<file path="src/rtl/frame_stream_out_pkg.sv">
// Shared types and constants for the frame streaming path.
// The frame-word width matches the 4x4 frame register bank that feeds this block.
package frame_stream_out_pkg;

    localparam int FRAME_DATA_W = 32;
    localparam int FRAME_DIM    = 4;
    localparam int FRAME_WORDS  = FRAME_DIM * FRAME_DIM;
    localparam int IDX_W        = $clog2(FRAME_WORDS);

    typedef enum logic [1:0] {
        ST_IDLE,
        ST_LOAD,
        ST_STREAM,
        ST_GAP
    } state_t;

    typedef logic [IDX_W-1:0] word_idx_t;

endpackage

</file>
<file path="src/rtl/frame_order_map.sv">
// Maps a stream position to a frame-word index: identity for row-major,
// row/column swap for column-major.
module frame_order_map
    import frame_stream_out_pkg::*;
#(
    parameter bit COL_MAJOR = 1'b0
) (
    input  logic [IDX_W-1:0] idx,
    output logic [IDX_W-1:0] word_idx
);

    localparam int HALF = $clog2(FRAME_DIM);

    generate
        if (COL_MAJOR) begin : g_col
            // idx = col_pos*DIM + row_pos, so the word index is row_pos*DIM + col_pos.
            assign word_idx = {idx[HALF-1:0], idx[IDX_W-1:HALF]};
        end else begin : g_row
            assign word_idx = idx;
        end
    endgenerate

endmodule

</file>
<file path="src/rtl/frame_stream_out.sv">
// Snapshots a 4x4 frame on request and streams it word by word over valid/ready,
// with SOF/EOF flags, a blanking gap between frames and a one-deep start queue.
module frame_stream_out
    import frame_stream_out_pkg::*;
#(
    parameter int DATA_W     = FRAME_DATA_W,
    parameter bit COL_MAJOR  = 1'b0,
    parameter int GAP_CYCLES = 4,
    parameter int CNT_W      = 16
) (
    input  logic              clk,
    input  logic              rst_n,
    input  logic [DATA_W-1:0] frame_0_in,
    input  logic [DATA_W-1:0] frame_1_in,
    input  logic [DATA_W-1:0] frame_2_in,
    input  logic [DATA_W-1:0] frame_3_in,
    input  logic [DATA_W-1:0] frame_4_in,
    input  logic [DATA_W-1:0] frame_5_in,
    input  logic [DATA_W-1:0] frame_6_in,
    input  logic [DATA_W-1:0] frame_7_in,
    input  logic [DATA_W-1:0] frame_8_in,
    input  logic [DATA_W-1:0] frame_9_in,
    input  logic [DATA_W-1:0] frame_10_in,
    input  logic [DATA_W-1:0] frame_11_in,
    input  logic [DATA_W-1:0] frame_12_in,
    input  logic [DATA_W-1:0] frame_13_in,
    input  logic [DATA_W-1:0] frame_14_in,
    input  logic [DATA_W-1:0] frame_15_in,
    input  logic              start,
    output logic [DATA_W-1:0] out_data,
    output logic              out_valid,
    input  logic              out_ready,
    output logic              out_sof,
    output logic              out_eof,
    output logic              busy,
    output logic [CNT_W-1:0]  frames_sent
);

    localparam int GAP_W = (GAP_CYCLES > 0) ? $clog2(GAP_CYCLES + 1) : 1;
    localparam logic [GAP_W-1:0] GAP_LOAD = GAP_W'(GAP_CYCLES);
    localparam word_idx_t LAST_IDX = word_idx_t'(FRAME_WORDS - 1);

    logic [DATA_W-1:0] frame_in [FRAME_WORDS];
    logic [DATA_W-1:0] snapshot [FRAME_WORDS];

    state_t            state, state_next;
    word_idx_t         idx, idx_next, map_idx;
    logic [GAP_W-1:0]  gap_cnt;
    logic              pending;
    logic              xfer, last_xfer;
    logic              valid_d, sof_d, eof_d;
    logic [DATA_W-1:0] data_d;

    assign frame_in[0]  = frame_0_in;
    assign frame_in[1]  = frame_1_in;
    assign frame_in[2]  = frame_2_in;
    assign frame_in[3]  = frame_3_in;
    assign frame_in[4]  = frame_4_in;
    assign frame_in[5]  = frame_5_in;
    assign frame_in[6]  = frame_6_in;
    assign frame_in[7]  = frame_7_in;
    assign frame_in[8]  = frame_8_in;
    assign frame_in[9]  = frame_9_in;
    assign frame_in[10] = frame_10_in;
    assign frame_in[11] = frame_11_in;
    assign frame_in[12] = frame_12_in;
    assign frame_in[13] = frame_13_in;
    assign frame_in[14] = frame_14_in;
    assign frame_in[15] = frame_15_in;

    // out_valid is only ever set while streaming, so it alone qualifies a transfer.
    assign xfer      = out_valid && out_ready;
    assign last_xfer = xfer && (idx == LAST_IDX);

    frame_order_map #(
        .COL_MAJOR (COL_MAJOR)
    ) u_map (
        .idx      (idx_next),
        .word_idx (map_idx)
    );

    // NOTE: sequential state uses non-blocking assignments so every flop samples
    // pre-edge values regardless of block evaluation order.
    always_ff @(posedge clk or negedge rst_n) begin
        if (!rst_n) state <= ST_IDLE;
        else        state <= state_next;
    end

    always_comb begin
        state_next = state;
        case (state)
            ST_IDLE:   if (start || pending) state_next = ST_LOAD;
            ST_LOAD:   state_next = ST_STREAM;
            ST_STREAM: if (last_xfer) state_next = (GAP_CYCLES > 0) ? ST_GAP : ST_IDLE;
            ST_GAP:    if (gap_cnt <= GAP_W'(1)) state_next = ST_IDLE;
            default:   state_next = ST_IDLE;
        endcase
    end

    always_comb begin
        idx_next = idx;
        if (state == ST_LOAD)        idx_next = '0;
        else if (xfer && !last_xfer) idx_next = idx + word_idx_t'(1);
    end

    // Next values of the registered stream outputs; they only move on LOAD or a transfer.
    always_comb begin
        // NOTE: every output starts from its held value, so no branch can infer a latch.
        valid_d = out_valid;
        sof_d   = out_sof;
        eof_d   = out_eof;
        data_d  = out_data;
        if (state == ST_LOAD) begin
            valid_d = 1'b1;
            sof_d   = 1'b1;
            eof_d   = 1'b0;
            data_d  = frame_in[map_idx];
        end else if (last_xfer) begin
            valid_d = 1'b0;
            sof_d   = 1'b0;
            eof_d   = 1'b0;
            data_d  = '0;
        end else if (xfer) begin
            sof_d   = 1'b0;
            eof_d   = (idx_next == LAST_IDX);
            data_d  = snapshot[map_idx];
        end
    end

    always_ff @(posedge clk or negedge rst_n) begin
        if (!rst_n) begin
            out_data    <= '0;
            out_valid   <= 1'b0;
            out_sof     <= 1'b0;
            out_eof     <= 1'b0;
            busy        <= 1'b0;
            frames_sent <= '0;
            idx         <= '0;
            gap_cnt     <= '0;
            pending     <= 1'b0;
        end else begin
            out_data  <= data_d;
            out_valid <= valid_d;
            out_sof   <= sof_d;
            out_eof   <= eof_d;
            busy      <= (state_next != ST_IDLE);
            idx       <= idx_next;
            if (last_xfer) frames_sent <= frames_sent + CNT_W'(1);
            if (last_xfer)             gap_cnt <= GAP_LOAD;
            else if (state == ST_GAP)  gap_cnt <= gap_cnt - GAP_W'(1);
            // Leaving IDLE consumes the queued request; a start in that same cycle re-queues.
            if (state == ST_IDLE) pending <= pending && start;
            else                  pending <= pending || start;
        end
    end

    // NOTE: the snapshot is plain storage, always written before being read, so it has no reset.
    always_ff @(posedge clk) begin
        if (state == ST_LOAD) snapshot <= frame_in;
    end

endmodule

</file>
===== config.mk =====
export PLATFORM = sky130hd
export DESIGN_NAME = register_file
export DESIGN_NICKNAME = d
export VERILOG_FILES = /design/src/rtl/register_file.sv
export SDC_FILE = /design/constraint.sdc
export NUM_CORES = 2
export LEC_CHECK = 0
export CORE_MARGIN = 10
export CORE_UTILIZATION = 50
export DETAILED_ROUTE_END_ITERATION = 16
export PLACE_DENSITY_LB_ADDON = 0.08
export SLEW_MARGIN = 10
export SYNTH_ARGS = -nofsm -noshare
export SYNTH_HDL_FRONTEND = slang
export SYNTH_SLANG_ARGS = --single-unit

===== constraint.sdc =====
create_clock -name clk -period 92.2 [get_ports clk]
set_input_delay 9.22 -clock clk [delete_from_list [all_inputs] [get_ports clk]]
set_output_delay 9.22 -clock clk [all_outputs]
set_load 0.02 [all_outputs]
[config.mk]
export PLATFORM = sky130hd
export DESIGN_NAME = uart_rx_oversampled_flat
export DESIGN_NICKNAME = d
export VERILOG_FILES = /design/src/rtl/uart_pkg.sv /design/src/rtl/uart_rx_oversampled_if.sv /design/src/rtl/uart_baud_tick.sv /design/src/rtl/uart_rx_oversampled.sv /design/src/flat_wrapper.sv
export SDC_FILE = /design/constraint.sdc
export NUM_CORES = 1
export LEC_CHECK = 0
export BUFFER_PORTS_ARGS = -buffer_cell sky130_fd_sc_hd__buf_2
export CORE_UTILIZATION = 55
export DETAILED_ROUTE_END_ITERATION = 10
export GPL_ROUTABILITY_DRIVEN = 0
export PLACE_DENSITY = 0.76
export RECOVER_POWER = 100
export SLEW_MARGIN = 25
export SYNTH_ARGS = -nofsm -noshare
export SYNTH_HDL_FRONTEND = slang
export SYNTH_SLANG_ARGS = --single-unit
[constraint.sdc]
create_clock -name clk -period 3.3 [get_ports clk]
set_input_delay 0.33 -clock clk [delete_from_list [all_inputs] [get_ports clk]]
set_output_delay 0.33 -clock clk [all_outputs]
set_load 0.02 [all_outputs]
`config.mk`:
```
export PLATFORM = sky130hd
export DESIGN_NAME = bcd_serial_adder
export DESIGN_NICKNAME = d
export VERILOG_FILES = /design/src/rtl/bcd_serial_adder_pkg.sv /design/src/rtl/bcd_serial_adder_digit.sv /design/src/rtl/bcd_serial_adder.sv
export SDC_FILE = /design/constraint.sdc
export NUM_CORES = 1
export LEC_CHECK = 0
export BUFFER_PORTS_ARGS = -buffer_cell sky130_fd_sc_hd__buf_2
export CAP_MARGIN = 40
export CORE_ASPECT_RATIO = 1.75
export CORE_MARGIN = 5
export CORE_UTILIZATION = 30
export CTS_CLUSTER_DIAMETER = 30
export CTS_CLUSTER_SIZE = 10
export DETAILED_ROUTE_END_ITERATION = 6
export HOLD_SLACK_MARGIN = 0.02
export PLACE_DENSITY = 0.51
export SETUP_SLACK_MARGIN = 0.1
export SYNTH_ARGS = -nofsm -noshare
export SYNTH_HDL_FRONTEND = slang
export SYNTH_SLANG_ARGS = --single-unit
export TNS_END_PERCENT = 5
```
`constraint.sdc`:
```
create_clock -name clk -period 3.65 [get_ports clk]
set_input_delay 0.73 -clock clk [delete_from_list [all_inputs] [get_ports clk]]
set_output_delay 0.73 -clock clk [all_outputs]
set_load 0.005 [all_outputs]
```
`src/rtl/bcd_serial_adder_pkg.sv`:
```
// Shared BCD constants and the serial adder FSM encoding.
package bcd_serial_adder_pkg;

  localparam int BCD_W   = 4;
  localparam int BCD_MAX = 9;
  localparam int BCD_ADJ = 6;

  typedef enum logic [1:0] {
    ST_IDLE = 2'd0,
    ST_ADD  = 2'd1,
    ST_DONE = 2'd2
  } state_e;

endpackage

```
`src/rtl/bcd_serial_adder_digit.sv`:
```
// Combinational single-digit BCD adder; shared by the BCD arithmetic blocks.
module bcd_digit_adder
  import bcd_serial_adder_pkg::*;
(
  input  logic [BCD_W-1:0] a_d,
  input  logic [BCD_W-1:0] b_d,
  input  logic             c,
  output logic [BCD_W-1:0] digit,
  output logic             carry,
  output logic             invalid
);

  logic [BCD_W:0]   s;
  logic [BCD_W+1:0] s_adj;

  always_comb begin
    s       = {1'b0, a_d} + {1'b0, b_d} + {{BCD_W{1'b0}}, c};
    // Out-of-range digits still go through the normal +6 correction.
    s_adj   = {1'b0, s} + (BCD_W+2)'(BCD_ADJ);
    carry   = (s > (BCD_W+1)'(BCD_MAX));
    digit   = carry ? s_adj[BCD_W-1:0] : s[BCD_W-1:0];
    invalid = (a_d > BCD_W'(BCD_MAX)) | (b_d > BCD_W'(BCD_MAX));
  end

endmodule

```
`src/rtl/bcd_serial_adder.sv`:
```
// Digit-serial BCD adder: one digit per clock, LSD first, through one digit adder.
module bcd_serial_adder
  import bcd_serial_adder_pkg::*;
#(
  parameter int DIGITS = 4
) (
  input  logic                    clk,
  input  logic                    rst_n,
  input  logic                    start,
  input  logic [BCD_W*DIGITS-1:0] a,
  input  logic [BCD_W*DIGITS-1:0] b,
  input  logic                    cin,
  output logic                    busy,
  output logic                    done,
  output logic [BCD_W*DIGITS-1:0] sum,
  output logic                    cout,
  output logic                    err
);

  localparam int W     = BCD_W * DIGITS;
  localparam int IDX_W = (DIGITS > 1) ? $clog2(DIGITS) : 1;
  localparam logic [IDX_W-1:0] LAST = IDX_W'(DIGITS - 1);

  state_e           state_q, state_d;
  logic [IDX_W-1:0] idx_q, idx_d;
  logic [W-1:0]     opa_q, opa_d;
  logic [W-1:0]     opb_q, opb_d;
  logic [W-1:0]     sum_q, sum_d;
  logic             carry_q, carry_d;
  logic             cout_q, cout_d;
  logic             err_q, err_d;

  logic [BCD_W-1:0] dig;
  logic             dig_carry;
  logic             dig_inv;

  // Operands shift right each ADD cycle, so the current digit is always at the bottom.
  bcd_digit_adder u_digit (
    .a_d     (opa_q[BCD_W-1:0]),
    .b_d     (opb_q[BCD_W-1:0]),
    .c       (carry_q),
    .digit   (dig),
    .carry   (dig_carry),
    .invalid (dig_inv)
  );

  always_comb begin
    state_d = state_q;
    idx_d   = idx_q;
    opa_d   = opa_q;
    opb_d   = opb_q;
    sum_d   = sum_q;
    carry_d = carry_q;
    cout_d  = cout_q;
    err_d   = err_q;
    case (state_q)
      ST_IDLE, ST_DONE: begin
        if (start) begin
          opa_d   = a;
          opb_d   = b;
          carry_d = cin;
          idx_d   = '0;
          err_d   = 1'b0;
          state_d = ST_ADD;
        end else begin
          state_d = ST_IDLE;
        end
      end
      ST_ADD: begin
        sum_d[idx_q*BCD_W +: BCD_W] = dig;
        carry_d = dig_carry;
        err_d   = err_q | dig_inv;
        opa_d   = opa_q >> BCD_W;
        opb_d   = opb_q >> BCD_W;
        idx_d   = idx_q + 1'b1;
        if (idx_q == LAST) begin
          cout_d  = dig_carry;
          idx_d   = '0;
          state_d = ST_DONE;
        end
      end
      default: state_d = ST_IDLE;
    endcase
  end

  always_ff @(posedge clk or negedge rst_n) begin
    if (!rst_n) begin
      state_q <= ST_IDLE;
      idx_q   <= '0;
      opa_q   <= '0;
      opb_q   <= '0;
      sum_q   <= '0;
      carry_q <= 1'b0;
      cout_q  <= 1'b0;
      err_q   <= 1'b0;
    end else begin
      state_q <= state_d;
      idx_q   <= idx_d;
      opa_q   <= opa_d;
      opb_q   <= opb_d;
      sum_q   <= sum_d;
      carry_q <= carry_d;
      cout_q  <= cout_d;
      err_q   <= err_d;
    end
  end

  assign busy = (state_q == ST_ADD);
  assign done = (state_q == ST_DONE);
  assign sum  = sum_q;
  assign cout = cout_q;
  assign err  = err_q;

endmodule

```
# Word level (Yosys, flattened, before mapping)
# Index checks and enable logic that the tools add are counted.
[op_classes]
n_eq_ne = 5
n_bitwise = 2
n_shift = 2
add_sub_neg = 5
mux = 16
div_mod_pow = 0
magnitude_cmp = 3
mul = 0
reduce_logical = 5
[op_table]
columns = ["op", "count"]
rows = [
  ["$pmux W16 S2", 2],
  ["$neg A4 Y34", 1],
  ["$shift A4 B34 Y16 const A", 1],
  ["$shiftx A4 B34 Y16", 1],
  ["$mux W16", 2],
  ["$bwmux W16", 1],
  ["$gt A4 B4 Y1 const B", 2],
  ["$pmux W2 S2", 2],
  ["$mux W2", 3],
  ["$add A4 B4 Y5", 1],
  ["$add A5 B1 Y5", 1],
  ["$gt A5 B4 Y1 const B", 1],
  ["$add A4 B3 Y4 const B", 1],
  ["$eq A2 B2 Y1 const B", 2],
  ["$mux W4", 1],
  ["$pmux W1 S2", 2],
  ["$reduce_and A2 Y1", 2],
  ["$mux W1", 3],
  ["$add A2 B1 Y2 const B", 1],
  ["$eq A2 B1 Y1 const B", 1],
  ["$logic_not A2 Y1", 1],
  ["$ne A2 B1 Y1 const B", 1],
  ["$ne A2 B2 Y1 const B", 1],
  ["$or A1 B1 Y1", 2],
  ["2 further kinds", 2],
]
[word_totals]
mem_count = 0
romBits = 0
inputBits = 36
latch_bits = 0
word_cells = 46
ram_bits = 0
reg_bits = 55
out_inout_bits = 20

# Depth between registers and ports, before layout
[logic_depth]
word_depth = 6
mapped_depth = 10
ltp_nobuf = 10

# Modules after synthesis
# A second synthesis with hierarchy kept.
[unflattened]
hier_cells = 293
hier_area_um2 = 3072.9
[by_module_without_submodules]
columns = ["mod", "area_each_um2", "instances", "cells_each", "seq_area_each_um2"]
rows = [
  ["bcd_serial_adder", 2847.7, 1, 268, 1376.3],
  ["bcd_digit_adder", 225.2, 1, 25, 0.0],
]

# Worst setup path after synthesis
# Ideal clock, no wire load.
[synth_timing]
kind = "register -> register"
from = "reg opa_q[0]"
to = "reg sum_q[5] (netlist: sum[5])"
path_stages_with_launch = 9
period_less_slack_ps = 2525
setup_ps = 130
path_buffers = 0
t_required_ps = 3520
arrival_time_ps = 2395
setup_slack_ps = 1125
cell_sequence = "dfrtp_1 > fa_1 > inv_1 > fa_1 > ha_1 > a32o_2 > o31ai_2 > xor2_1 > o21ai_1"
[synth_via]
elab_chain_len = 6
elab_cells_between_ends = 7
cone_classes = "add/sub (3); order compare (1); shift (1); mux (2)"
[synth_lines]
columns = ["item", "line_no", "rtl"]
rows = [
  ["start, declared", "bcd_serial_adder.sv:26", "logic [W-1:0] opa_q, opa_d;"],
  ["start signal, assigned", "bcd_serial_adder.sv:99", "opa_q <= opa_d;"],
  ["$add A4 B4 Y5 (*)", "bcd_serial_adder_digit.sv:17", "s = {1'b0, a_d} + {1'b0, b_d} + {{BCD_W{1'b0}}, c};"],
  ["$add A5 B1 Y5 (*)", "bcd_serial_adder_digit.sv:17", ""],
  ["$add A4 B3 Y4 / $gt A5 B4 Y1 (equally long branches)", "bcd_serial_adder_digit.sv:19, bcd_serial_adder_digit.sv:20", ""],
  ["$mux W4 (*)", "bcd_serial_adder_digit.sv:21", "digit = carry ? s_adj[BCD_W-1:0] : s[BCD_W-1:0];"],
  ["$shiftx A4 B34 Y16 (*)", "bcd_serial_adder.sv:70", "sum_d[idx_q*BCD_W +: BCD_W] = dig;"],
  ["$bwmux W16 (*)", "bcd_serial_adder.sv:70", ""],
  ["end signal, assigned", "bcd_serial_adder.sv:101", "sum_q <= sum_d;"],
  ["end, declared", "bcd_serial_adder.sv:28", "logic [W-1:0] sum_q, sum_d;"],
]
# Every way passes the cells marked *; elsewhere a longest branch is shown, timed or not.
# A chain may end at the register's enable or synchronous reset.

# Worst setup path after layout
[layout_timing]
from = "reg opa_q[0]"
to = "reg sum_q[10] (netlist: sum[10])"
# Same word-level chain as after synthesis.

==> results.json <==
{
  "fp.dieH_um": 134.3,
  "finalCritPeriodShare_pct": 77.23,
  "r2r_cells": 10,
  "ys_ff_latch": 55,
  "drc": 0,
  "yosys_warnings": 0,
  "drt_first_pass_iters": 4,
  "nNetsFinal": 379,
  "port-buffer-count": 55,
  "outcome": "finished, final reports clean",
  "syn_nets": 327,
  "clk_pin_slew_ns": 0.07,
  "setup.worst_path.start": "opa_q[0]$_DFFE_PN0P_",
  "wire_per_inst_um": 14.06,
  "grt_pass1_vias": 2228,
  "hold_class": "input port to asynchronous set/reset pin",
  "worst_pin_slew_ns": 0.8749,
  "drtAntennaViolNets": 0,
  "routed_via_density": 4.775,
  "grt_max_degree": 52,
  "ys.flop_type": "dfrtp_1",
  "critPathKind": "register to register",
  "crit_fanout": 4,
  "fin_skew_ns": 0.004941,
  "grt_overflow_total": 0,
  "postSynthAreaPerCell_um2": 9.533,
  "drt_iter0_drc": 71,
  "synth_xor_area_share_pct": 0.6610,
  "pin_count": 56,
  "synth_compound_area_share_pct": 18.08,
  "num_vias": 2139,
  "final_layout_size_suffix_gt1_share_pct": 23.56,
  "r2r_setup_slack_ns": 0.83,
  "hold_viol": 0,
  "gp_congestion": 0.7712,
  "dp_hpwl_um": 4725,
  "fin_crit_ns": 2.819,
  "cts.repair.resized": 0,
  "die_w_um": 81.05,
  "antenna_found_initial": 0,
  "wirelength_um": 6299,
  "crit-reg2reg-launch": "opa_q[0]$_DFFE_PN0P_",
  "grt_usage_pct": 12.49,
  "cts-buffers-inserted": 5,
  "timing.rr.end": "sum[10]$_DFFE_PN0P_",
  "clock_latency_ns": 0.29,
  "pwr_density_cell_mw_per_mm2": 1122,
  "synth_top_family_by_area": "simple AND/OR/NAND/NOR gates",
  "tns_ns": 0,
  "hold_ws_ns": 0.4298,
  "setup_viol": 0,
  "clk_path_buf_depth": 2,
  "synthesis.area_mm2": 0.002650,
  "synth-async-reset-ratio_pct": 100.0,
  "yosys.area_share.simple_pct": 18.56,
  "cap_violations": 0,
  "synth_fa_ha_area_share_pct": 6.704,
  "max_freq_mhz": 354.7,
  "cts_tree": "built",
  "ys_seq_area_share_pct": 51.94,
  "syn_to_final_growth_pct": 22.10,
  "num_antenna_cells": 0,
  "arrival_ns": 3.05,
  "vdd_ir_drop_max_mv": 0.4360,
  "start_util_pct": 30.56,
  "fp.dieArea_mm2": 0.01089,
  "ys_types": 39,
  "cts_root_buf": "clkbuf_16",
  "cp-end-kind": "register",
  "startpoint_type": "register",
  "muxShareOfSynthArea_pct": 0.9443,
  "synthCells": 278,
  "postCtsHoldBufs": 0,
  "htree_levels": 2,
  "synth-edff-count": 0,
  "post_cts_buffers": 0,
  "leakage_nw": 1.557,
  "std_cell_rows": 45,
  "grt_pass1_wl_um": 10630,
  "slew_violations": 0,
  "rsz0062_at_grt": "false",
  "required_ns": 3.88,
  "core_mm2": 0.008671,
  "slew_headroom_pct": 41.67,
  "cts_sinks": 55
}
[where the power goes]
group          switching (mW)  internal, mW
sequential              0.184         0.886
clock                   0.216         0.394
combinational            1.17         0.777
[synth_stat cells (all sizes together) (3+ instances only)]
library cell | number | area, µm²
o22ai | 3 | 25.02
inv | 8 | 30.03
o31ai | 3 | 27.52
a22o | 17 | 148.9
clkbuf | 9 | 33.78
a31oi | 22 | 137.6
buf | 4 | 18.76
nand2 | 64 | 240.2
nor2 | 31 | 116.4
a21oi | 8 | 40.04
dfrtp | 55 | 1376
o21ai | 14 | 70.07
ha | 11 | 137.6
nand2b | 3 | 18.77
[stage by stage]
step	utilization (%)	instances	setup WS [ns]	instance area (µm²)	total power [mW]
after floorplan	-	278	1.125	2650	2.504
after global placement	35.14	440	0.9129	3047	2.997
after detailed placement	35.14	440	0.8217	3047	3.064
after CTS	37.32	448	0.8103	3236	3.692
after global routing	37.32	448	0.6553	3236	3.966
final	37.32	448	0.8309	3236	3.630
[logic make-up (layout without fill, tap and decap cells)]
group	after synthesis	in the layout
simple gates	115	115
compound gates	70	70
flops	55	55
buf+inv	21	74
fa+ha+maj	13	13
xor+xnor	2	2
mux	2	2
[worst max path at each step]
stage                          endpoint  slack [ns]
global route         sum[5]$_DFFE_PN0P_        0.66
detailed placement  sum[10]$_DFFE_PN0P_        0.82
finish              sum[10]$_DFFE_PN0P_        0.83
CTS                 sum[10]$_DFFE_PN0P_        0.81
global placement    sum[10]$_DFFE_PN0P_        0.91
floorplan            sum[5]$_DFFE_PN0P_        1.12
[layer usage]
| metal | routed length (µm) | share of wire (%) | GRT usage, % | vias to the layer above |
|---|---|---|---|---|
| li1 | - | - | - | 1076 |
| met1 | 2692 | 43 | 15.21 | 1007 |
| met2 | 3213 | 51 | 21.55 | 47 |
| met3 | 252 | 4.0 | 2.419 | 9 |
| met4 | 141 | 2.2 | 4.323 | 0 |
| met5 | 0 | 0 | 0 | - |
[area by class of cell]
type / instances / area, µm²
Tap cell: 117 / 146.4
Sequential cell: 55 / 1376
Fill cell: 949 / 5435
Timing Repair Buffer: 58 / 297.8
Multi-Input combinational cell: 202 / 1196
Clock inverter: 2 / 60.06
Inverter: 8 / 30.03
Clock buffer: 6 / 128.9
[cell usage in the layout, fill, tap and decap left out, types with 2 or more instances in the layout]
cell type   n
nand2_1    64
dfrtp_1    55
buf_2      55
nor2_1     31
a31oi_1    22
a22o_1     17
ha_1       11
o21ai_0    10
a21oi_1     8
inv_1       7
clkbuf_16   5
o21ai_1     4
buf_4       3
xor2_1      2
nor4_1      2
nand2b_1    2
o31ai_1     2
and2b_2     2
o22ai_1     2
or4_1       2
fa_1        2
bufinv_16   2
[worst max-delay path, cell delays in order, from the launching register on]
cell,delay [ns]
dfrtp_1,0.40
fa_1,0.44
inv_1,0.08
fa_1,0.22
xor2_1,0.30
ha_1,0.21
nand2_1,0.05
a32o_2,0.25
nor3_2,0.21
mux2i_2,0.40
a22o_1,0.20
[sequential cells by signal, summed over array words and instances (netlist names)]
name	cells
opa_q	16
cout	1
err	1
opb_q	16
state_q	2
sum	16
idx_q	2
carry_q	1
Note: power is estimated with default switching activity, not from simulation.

Your instructions:
Would you retype exactly the lines above, from the line with "reg_bits = 55" to the line with "# Worst setup path after synthesis", with both end lines kept and nothing more?

Solved exercise:
reg_bits = 55
out_inout_bits = 20

# Depth between registers and ports, before layout
[logic_depth]
word_depth = 6
mapped_depth = 10
ltp_nobuf = 10

# Modules after synthesis
# A second synthesis with hierarchy kept.
[unflattened]
hier_cells = 293
hier_area_um2 = 3072.9
[by_module_without_submodules]
columns = ["mod", "area_each_um2", "instances", "cells_each", "seq_area_each_um2"]
rows = [
  ["bcd_serial_adder", 2847.7, 1, 268, 1376.3],
  ["bcd_digit_adder", 225.2, 1, 25, 0.0],
]

# Worst setup path after synthesis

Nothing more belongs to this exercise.